A New Kind of Gusher

OIL & GAS

Any young man who signs up for a job with an oil company nowadays may find himself involved in the business of making toothbrushes, running a motel, selling houses or dredging for diamonds. Oil companies got their start by striking oil, but they are now striking out into a wide-ranging diversification program that often takes them far from the oilfields. Says Vice President S. G. Walters of Socony-Mobil's Mobil Centers division: "We'll find money to in vest in any proposal that shows promise of a substantial return."

The big oil companies, of course, intend to stick basically to refining and selling petroleum products. But since the early 1950s, the $48 billion oil industry, suffering from a profit squeeze, has gone questing for new sources of earnings. The industry got tangled in excess refining capacity built up during the Korean war. Its foreign operations have sometimes suffered from such cut-price competitors as the Russians, and intense competitiveness at home has brought on gasoline price wars in some areas. Compact cars drink less gasoline, and have helped to reduce the annual rise in gasoline sales from 5% to 3%.

Instant Meals. The first wave of oil company diversification grew out of the companies' own products, as oilmen turned to producing petrochemicals from oil and gas. When that field became glutted, they began buying companies that made consumer products out of petrochemicals. Standard Oil of Ohio now owns the Prophylactic Brush Co. (toothbrushes), Phillips Petroleum makes plastic film for the packaging industry, and Continental Oil is preparing to market a detergent that does not clog sewers with foam.

Oil companies now realize that their thousands of service stations offer ideal retail locations for one-stop shopping and tourist centers. Sohio and Jersey Standard are setting up roadside restaurants that cook instant meals in microwave ovens. Pure Oil plans a chain of 80 "TOURest" centers that will include a motel, an Aunt Jemima pancake house (for which it owns the franchise) and filling stations. Gulf Oil plans to invest $40 million in the Holiday Inns motel chain, and American Oil is installing automatic dry cleaners on its properties. Atlantic Refining is putting up garden-supply centers and shops that sell gifts and repair lawnmowers.

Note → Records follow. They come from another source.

`src/rtl/window_ctrl_l1.sv`:
```
// window_ctrl_l1: sequencing controller for the layer-1 sliding-window datapath.
// Accepts one frame of channel-interleaved pixel words, drives shift_en to the
// row delay lines and tags each cycle where the KxKxCH window is complete and
// does not straddle a row boundary.
//
// Ports:
//   clk, rst        clock, synchronous active-high reset
//   start           begin a frame (only honoured in IDLE)
//   in_valid        stream word present
//   in_ready        word accepted this cycle when in_valid is also high
//   out_ready       conv engine backpressure; low freezes stream and counters
//   shift_en        advance delay lines / window registers by one word
//   out_valid       window ready at (out_row, out_col, out_ch)
//   out_row/col/ch  window top row, left column, channel
//   busy            frame in progress (RUN or DONE)
//   frame_done      one-cycle pulse after the last word is accepted
module window_ctrl_l1 #(
  parameter int IMG_W = 200,
  parameter int IMG_H = 200,
  parameter int K     = 3,
  parameter int CH    = 6
) (
  input  logic                     clk,
  input  logic                     rst,
  input  logic                     start,
  input  logic                     in_valid,
  output logic                     in_ready,
  input  logic                     out_ready,
  output logic                     shift_en,
  output logic                     out_valid,
  output logic [$clog2(IMG_H)-1:0] out_row,
  output logic [$clog2(IMG_W)-1:0] out_col,
  output logic [$clog2(CH)-1:0]    out_ch,
  output logic                     busy,
  output logic                     frame_done
);

  localparam int RW = $clog2(IMG_H);
  localparam int CW = $clog2(IMG_W);
  localparam int HW = $clog2(CH);

  localparam logic [RW-1:0] ROW_LAST = RW'(IMG_H - 1);
  localparam logic [CW-1:0] COL_LAST = CW'(IMG_W - 1);
  localparam logic [HW-1:0] CH_LAST  = HW'(CH - 1);
  localparam logic [RW-1:0] ROW_OFS  = RW'(K - 1);
  localparam logic [CW-1:0] COL_OFS  = CW'(K - 1);

  typedef enum logic [1:0] {IDLE, RUN, DONE} state_t;

  state_t        state, state_nxt;
  logic [RW-1:0] row_cnt;
  logic [CW-1:0] col_cnt;
  logic [HW-1:0] ch_cnt;
  logic          accept;
  logic          last_word;
  logic          qualify;

  assign in_ready   = (state == RUN) & out_ready;
  assign accept     = in_valid & in_ready;
  assign shift_en   = accept;
  assign busy       = (state != IDLE);
  assign frame_done = (state == DONE);

  assign last_word = (row_cnt == ROW_LAST) & (col_cnt == COL_LAST) & (ch_cnt == CH_LAST);
  // Columns 0..K-2 hold a window that wraps across the previous row's tail.
  assign qualify   = (row_cnt >= ROW_OFS) & (col_cnt >= COL_OFS);

  always_ff @(posedge clk) begin
    if (rst) state <= IDLE;
    else     state <= state_nxt;
  end

  always_comb begin
    state_nxt = state;
    case (state)
      IDLE:    if (start) state_nxt = RUN;
      RUN:     if (accept && last_word) state_nxt = DONE;
      DONE:    state_nxt = IDLE;
      default: state_nxt = IDLE;
    endcase
  end

  // Position of the word currently presented on the stream.
  always_ff @(posedge clk) begin
    if (rst || (state == IDLE && start)) begin
      row_cnt <= '0;
      col_cnt <= '0;
      ch_cnt  <= '0;
    end else if (accept) begin
      if (ch_cnt == CH_LAST) begin
        ch_cnt <= '0;
        if (col_cnt == COL_LAST) begin
          col_cnt <= '0;
          row_cnt <= row_cnt + RW'(1);
        end else begin
          col_cnt <= col_cnt + CW'(1);
        end
      end else begin
        ch_cnt <= ch_cnt + HW'(1);
      end
    end
  end

  // A qualifying accept implies out_ready=1, so a held window is never
  // overwritten while the engine stalls.
  always_ff @(posedge clk) begin
    if (rst) begin
      out_valid <= 1'b0;
      out_row   <= '0;
      out_col   <= '0;
      out_ch    <= '0;
    end else if (accept && qualify) begin
      out_valid <= 1'b1;
      out_row   <= row_cnt - ROW_OFS;
      out_col   <= col_cnt - COL_OFS;
      out_ch    <= ch_cnt;
    end else if (out_ready) begin
      out_valid <= 1'b0;
    end
  end

endmodule
```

Marinas & Uranium. In search of diversification, Socony has in the past year investigated 123 projects, from oil-fired air conditioners to marinas and country clubs. Last week Socony bought nine plants producing paints and industrial coatings from Martin Marietta Corp. Some other companies wander farther afield: Kerr-McGee bought a railroad tie producer, Tidewater a uranium mine in Wyoming and the exploration rights for diamonds in Hottentot Bay, South West Africa. Kern County Land Co., a California oil producer, gets more than half its gross revenues from turning out auto parts.

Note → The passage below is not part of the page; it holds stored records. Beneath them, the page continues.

[src/rtl/multi_dataflow_uloop_pkg.sv]
// multi_dataflow_package: shared types, defaults and stream indices for the micro-loop offset generator.
package multi_dataflow_package;
    localparam int unsigned NB_LOOPS = 3;
    localparam int unsigned NB_STREAMS = 3;
    localparam int unsigned CNT_W = 16;
    localparam int unsigned OFFS_W = 32;
    localparam int unsigned UCODE_IN_PEL_OFFS = 0;
    localparam int unsigned UCODE_IN_SIZE_OFFS = 1;
    localparam int unsigned UCODE_OUT_PEL_OFFS = 2;

    typedef struct packed {
        logic enable;
        logic clear;
    } ctrl_uloop_t;

    typedef struct packed {
        logic [NB_LOOPS-1:0][CNT_W-1:0] range;
        logic [NB_LOOPS-1:0][NB_STREAMS-1:0][OFFS_W-1:0] stride;
    } cfg_uloop_t;

    typedef struct packed {
        logic [NB_STREAMS-1:0][OFFS_W-1:0] offs;
        logic [NB_LOOPS-1:0][CNT_W-1:0] idx;
        logic valid;
        logic done;
    } flags_uloop_t;

    typedef enum logic {ULOOP_READY, ULOOP_UPDATE} uloop_state_t;
endpackage

[src/rtl/multi_dataflow_uloop_acc.sv]
// multi_dataflow_uloop_acc: one loop level's offset accumulators across all streams.
module multi_dataflow_uloop_acc #(
    parameter int unsigned NB_STREAMS = 3,
    parameter int unsigned OFFS_W = 32
) (
    input  logic                                clk_i,
    input  logic                                rst_ni,
    input  logic                                clr,
    input  logic                                add,
    input  logic                                load,
    input  logic [NB_STREAMS-1:0][OFFS_W-1:0]   stride,
    input  logic [NB_STREAMS-1:0][OFFS_W-1:0]   load_val,
    output logic [NB_STREAMS-1:0][OFFS_W-1:0]   acc,
    output logic [NB_STREAMS-1:0][OFFS_W-1:0]   sum
);
    always_comb begin
        sum = '0;
        for (int s = 0; s < NB_STREAMS; s++) sum[s] = acc[s] + stride[s];
    end

    always_ff @(posedge clk_i or negedge rst_ni) begin
        if (!rst_ni) acc <= '0;
        else if (clr) acc <= '0;
        else if (add) acc <= sum;
        else if (load) acc <= load_val;
    end
endmodule

[src/rtl/multi_dataflow_uloop.sv]
// multi_dataflow_uloop: nested micro-loop offset generator feeding the controller FSM.
// MULTI_DATAFLOW_ULOOP_FAST_EN resolves every advance in one UPDATE cycle via a priority encoder.
module multi_dataflow_uloop #(
    parameter int unsigned NB_LOOPS = multi_dataflow_package::NB_LOOPS,
    parameter int unsigned NB_STREAMS = multi_dataflow_package::NB_STREAMS,
    parameter int unsigned CNT_W = multi_dataflow_package::CNT_W,
    parameter int unsigned OFFS_W = multi_dataflow_package::OFFS_W
) (
    input  logic                                 clk_i,
    input  logic                                 rst_ni,
    input  logic                                 test_mode_i,
    input  logic                                 clear_i,
    input  multi_dataflow_package::ctrl_uloop_t  ctrl_i,
    input  multi_dataflow_package::cfg_uloop_t   cfg_i,
    output multi_dataflow_package::flags_uloop_t flags_o
);
    import multi_dataflow_package::*;

    localparam int unsigned LW = (NB_LOOPS > 1) ? $clog2(NB_LOOPS) : 1;

    uloop_state_t state;
    logic [LW-1:0] lvl, cur;
    logic [NB_LOOPS-1:0][CNT_W-1:0] idx;
    logic [NB_LOOPS-1:0] at_max, add, load;
    logic [NB_LOOPS-1:0][NB_STREAMS-1:0][OFFS_W-1:0] acc, sum;
    logic [NB_STREAMS-1:0][OFFS_W-1:0] nxt;
    logic valid, done, clr, adv, unused_test;

    assign unused_test = test_mode_i;
    assign clr = clear_i | ctrl_i.clear;

    // A zero range behaves as range 1, so its last index is 0.
    always_comb begin
        at_max = '0;
        for (int l = 0; l < NB_LOOPS; l++)
            at_max[l] = idx[l] == cfg_i.range[l] - CNT_W'(cfg_i.range[l] != '0);
    end

`ifdef MULTI_DATAFLOW_ULOOP_FAST_EN
    always_comb begin
        cur = '0;
        for (int l = NB_LOOPS - 1; l >= 0; l--) if (!at_max[l]) cur = LW'(l);
    end
`else
    assign cur = lvl;
`endif

    assign adv = (state == ULOOP_UPDATE) && !at_max[cur] && !clr;
    assign nxt = sum[cur];

    always_comb begin
        add = '0;
        load = '0;
        for (int l = 0; l < NB_LOOPS; l++) begin
            add[l] = adv && (cur == LW'(l));
            load[l] = adv && (LW'(l) < cur);
        end
    end

    for (genvar l = 0; l < NB_LOOPS; l++) begin : g_acc
        multi_dataflow_uloop_acc #(.NB_STREAMS(NB_STREAMS), .OFFS_W(OFFS_W)) i_acc (
            .clk_i    (clk_i),
            .rst_ni   (rst_ni),
            .clr      (clr),
            .add      (add[l]),
            .load     (load[l]),
            .stride   (cfg_i.stride[l]),
            .load_val (nxt),
            .acc      (acc[l]),
            .sum      (sum[l])
        );
    end

    always_ff @(posedge clk_i or negedge rst_ni) begin
        if (!rst_ni) begin
            state <= ULOOP_READY;
            lvl <= '0;
            idx <= '0;
            valid <= 1'b1;
            done <= 1'b0;
        end else if (clr) begin
            state <= ULOOP_READY;
            lvl <= '0;
            idx <= '0;
            valid <= 1'b1;
            done <= 1'b0;
        end else if (state == ULOOP_READY) begin
            if (ctrl_i.enable) begin
                if (&at_max) done <= 1'b1;
                else begin
                    state <= ULOOP_UPDATE;
                    lvl <= '0;
                    valid <= 1'b0;
                end
            end
        end else begin
            for (int l = 0; l < NB_LOOPS; l++) if (LW'(l) < cur) idx[l] <= '0;
            if (!at_max[cur]) begin
                idx[cur] <= idx[cur] + 1'b1;
                state <= ULOOP_READY;
                valid <= 1'b1;
            end else begin
                idx[cur] <= '0;
                lvl <= lvl + 1'b1;
            end
        end
    end

    assign flags_o.offs = acc[0];
    assign flags_o.idx = idx;
    assign flags_o.valid = valid;
    assign flags_o.done = done;
endmodule

[config.mk]
export PLATFORM = sky130hd
export DESIGN_NAME = multi_dataflow_uloop
export DESIGN_NICKNAME = d
export VERILOG_FILES = /design/src/rtl/multi_dataflow_uloop_pkg.sv /design/src/rtl/multi_dataflow_uloop_acc.sv /design/src/rtl/multi_dataflow_uloop.sv
export SDC_FILE = /design/constraint.sdc
export NUM_CORES = 1
export LEC_CHECK = 0
export CORE_MARGIN = 2
export CORE_UTILIZATION = 40
export CTS_CLUSTER_SIZE = 40
export DETAILED_ROUTE_END_ITERATION = 12
export MAX_ROUTING_LAYER = met4
export PLACE_DENSITY = 0.68
export SKIP_CTS_REPAIR_TIMING = 1
export SYNTH_ARGS = -nofsm -noshare
export SYNTH_HDL_FRONTEND = slang
export SYNTH_SLANG_ARGS = --single-unit
[constraint.sdc]
create_clock -name clk_i -period 7.48 [get_ports clk_i]
set_clock_uncertainty 0.05 [all_clocks]
set_input_delay 1.496 -clock clk_i [delete_from_list [all_inputs] [get_ports clk_i]]
set_output_delay 1.496 -clock clk_i [all_outputs]
set_load 0.02 [all_outputs]
---- Yosys cells after proc, flatten, opt, wreduce, memory -nomap -nowiden ----
Index checks and enable logic that the tools add are counted.
word-level totals
  flip-flop bits (word level) ............. 341
  bits of input ports ..................... 342
  output and inout bits ................... 146
  logic and storage cells ................. 122
operators by class
  add/subtract/negate cells ............... 14
  $lt $le $gt $ge ......................... 5
  eq/ne operators ......................... 9
  mux-type cells .......................... 49
  bitwise gates (word level) .............. 3
  reduce and logical (&&, ||, !) cells .... 26
operators with widths
  operator                 count
  $mux W96                 10
  $add A32 B32 Y32         9
  $bmux W96 S2             1
  $mux W16                 11
  $mux W48                 3
  $and A48 B48 Y48         1
  $bwmux W48               1
  $eq A16 B16 Y1           3
  $not A48 Y48             1
  $reduce_bool A16 Y1      3
  $sub A16 B1 Y16          3
  $bmux W16 S2             1
  $demux W16 S2            1
  $add A16 B1 Y16 const B  1
  $mux W1                  15
  $reduce_and A3 Y1        4
  $reduce_bool A3 Y1       4
  $mux W2                  5
  $logic_and A1 B1 Y1      9
  $ne A3 B3 Y1 const B     2
  $reduce_bool A2 Y1       3
  $lt A1 B2 Y1 const A     2
  $lt A2 B3 Y1 const B     1
  $ne A3 B1 Y1 const B     1
  10 further kinds         11

---- Longest topological paths before layout ----
  word-level depth ........................ 12
  depth in mapped cells ................... 21
  gate-level depth less buffers ........... 16

---- By module ----
Synthesis repeated with hierarchy kept, for this count alone.
second synthesis, totals
  cells, all modules ...................... 4,285
  area, all modules ....................... 35,811.8 µm²
by module, submodules not included
  module                                          instances  cells each  area an instance (µm²)  seq. area each (µm²)
  multi_dataflow_uloop_acc at g_acc[0].i_acc ...  2          1,147       9,808.2                 2,402.3
  multi_dataflow_uloop_acc at g_acc[2].i_acc      1          1,120       9,544.2                 2,402.3
  multi_dataflow_uloop                            1          871         6,651.4                 1,327.5

---- Least setup slack after synthesis ----
No wires, ideal clock.
  kind .................................... input -> register
  from .................................... input port cfg_i[323] (netlist name)
  to ...................................... register g_acc[2].i_acc.acc[95] (netlist name)
  setup time .............................. 0.124 ns
  data arrival time ....................... 5.763 ns
  data required time ...................... 7.306 ns
  slack ................................... 1.543 ns
  cell stages on the path ................. 17
  path buffers ............................ 4
  path through ............................ or4_1 buf_2 or4_1 or4b_2 ha_1 ha_1 or3_1 a31oi_1 nand4bb_1 nor4_4 a32oi_4 and3_1 buf_4 buf_6 buf_2 o31ai_1 nand2_1
between the ends
  word-level cells in the longest chain between the ends .. 11
  elaborated cells on any way between the ends .. 13
  classes of those cells .................. 1 x add/sub; 1 x eq/ne; 4 x mux; 7 x reduce/logical
ends and longest elaborated chain
  what                                   line                            RTL
  from (decl)                            multi_dataflow_uloop.sv:14      input multi_dataflow_package::cfg_uloop_t cfg_i,
  $reduce_bool A16 Y1                    multi_dataflow_uloop.sv:36      at_max[l] = idx[l] == cfg_i.range[l] - CNT_W'(cfg_i.range[l] != '0);
  $sub A16 B1 Y16 (*)                    multi_dataflow_uloop.sv:36
  $eq A16 B16 Y1 (*)                     multi_dataflow_uloop.sv:36
  $bmux W1 S2 (*)                        multi_dataflow_uloop.sv:48      assign adv = (state == ULOOP_UPDATE) && !at_max[cur] && !clr;
  $mux W1 (implied by the code) (*)      multi_dataflow_uloop.sv:48
  $logic_not A1 Y1 (*)                   n/a
  $logic_and A1 B1 Y1 (*) (2 in series)  multi_dataflow_uloop.sv:48
  $logic_and A1 B1 Y1                    multi_dataflow_uloop.sv:55      add[l] = adv && (cur == LW'(l));
  $mux W96                               multi_dataflow_uloop_acc.sv:24  else if (add) acc <= sum;
  $mux W96                               multi_dataflow_uloop_acc.sv:23  else if (clr) acc <= '0;
  to (signal assigned)                   multi_dataflow_uloop_acc.sv:24
  to (signal assigned)                   multi_dataflow_uloop_acc.sv:25  else if (load) acc <= load_val;
  to (decl)                              multi_dataflow_uloop_acc.sv:13  output logic [NB_STREAMS-1:0][OFFS_W-1:0] acc,
Every way passes the cells marked *; elsewhere a longest branch is shown, timed or not. The select of a mux whose other input is x is not followed.
A chain may end at the register's enable or synchronous reset.

---- Final worst setup path ----
  from .................................... input port cfg_i[325] (netlist name)
  to ...................................... register g_acc[2].i_acc.acc[57] (netlist name)
Same word-level chain as after synthesis.

==> impl_metrics.csv <==
group,metric,value,unit
power,power_density,126.9,mW/mm2
logic_synthesis,ys_seq_area_share,24.30,%
timing,setup_violations,0,
timing,rsz0062_at_grt,"no",
die,die_h,300.3,um
power,leakagePower,0.01899,uW
setup_path,worst_ep_arrival_time,7290,ps
timing,finalHoldViolations,0,
setup_path,worstRegToRegCells,12,
routing,vias_per_cell,6.054,
routing,wire_per_inst,23.56,um
clock_network,cts-root-buf,"clkbuf_16",
layout,finish.utilization,48.68,%
clock_network,cts_buffers,43,
clock_network,htree_levels,2,
layout,finish.instance_area,0.04229,mm2
min_path,min_from,"g_acc[2].i_acc.acc[92]",
timing,fin_hold_ws,422.9,ps
die,start_util,40.43,%
placement,placedCellCount,5834,
logic_synthesis,synthCells,4410,
timing,relSlewSlack,-2.250,%
timing,setup_tns,0,ps
die,core_area,0.08689,mm2
timing,fin_crit_sh,91.28,%
min_path,holdPathStages,2,
clock_network,tritoncts,"yes",
logic_synthesis,synth_edf_count,0,
routing,drtPass1Iterations,6,
logic_synthesis,synth_top_area_cell,"dfrtp_1",
grt,grt_pass1_vias,34203,
logic_synthesis,synth_top_area_share,24.22,%
setup_path,start_kind,"primary input",
logic_synthesis,yosysWarnings,0,
grt,grt_pass1_wl,209200,um
layout,fillers,8382,
timing,slew_viol_final,16,
logic_synthesis,syn_avg_cell_area,7.965,um2
die,die-area,0.09020,mm2
routing,post-route-drc-count,0,
grt,grt_max_degree,158,
flow_run,max_cap_viol_count,1,
clock_network,clk_latency,600,ps
logic_synthesis,synth-main-ff-cell,"dfrtp_1",
grt,grt_overflow_total,0,
power,irDropWorstVdd,0.1446,mV
die,die_w,300.3,um
grt,grt_use_met2,47.09,%
placement,post_dp_cell_area,0.04065,mm2
logic_synthesis,synthArstFlopShare,100.0,%
logic_synthesis,synth_seq_cells,341,
setup_path,cp_max_fo,15,
grt,busiest_layer,"met2",
routing,ant_nets,0,
grt,grt_usage,30.86,%
min_path,holdCritPathClass,"reg2reg",
timing,tightest_slew,1532,ps
layout,areaGrowthSynthToFinish,20.40,%
logic_synthesis,synth_fp_nets,5051,
die,rows,108,
setup_path,critPathKind,"in2reg",
logic_synthesis,yosysMostFrequentCell,"a21oi_1",
placement,routabilityCongestion,0.9957,
die,num_io_pins,488,
setup_path,worst_r2r_endpoint,"g_acc[0].i_acc.acc[26]",
logic_synthesis,synthTopCellsByArea,"dfrtp_1 (24%), ha_1 (10%), a21oi_1 (6.3%), o21ai_0 (6.0%), nand2_1 (4.7%)",
grt,grt_util_met1,40.95,%
routing,routed-via-count,35913,
setup_path,r2r_start,"g_acc[0].i_acc.acc[0]",
routing,wl,139800,um
logic_synthesis,synthTopCellsByCount,"a21oi_1 (441), nand2_1 (438), o21ai_0 (424)",
grt,antenna_found_initial,19,
logic_synthesis,yosysUniqueCellTypes,102,
setup_path,crit_required,7950,ps
setup_path,reg2reg_slack,2800,ps
outcome,outcome,"complete, but fails checks",
layout,layout-drive-gt1-share,6.641,%
timing,layout_min_cycle_time,6828,ps
grt,grt.met3_usage,4.646,%
layout,finalNonFillerCells,5932,
clock_network,clockBufferDepth,3,
layout,nets,5365,
min_path,min_to,"g_acc[2].i_acc.acc[92]",
setup_path,cp-end-kind,"register",
clock_network,clkSinkCount,341,
placement,dpl.hpwl,106300,um
routing,drtIter0Drc,3360,
placement,portBuffers,486,
timing,timing.fmax,0.1465,GHz
outcome,violations,"capacitance limit, slew limit",
clock_network,clk_pin_slew,60,ps
logic_synthesis,syn_area,0.03513,mm2
==> cell type report <==
class	instances	area (um2)	share of cell area [%]
Antenna cell	19	47.55	0.1124
Inverter	80	301.5	0.7130
Tap cell	1155	1445	3.417
Clock inverter	19	337.8	0.7988
Timing Repair Buffer	578	5773	13.65
Clock buffer	60	1261	2.982
Sequential cell	341	8542	20.20
Multi-Input combinational cell	3680	24580	58.13
==> placed cells by master (no fill, tap or decap), types with 25 or more instances in the layout <==
cell               n
dfrtp_1          338
a211oi_1          52
clkbuf_16         44
o21ai_2           30
a22oi_1           31
ha_1             289
xnor2_1          178
o21a_1            47
nand2_1          437
clkdlybuf4s50_1  485
a22o_1            43
nand2b_1          26
nand3_1          110
a21o_1           138
xor2_1           150
inv_1             78
a31oi_1           35
mux2i_1          100
and2_1            29
nor2b_1           37
or3_1             25
and3_1            38
nand3_2           26
o22ai_1           50
nand4_1           36
o21ai_0          424
buf_4             75
a21oi_1          441
o211ai_1          36
nor2_1           366
nor3_1            61
o21bai_1          36
==> registers in the layout, summed over array words and instances (netlist names) <==
register and flops:
done 1, g_acc.i_acc.acc 288, cur 2, flags_o 48, state 1, valid 1
==> how the worst max path moves through the flow <==
stage	start	end	slack (ps)	cells after the start
2_1_floorplan	cfg_i[323]	g_acc[2].i_acc.acc[95]	1540	17
3_3_place_gp	cfg_i[325]	g_acc[0].i_acc.acc[60]	250	16
3_5_place_dp	cfg_i[325]	g_acc[0].i_acc.acc[60]	210	16
4_1_cts	cfg_i[325]	g_acc[0].i_acc.acc[60]	810	16
5_1_grt	cfg_i[325]	g_acc[1].i_acc.acc[94]	460	19
6_report	cfg_i[325]	g_acc[2].i_acc.acc[57]	650	18
==> kinds of logic after synthesis <==
logic type	count (synthesis)	share of synthesized area, %
compound gates	1627	29.65
buf+inv	389	5.881
mux	106	3.042
xor+xnor	330	8.306
simple gates	1318	17.99
flops	341	24.30
fa+ha+maj	299	10.84
==> layer usage <==
layer  part of all wire (%)  up-vias  wire length [um]
met1                     43    17186             60290
li1                       -    16865                 -
met3                    8.3      306             11660
met4                    4.3        0              6049
met5                      0        -                 0
met2                     44     1556             61760
==> through the flow <==
step	power, uW	setup slack [ps]
global route	5549	461.2
floorplan	2475	1543
detailed placement	2951	207.3
global placement	2944	252.2
finish	5368	652.1
CTS	5382	812.9
==> critical path, stage by stage <==
cell             delay (ps)
clkdlybuf4s50_1         500
or4_1                   530
or4_1                   590
or4b_2                  660
ha_1                    240
ha_1                    260
or4b_2                  220
nor4_1                   50
xnor2_1                 200
nand4bb_1               210
nor4_4                   80
a32oi_4                 290
nand2_2                 120
nor2_2                 1170
buf_4                   350
o21ai_0                 100
a21oi_1                 130
a21o_1                  100
==> power breakdown <==
part	leakage, uW	total, uW	switching, uW	internal [uW]
logic	0.0134	1070	616	456
registers	0.00475	1860	10.9	1850
clock network	0.000787	2430	943	1490
total	0.0190	5370	1570	3800
Power figures use the tool's default switching activity.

Oil companies have such vast land holdings that it was natural for them to turn to housing developments. Jersey Standard's Humble Oil subsidiary is building a community for 180,000 near the new Houston space center, and Beverly Hills' Sunset International Petroleum now gets most of its revenue from housing developments. Standard Oil of California is so eager to get in on the land bonanza that next year it plans to begin building on 1,500 acres it owns south of Los Angeles. One slight problem: what to do with the 850 oil wells producing on the property.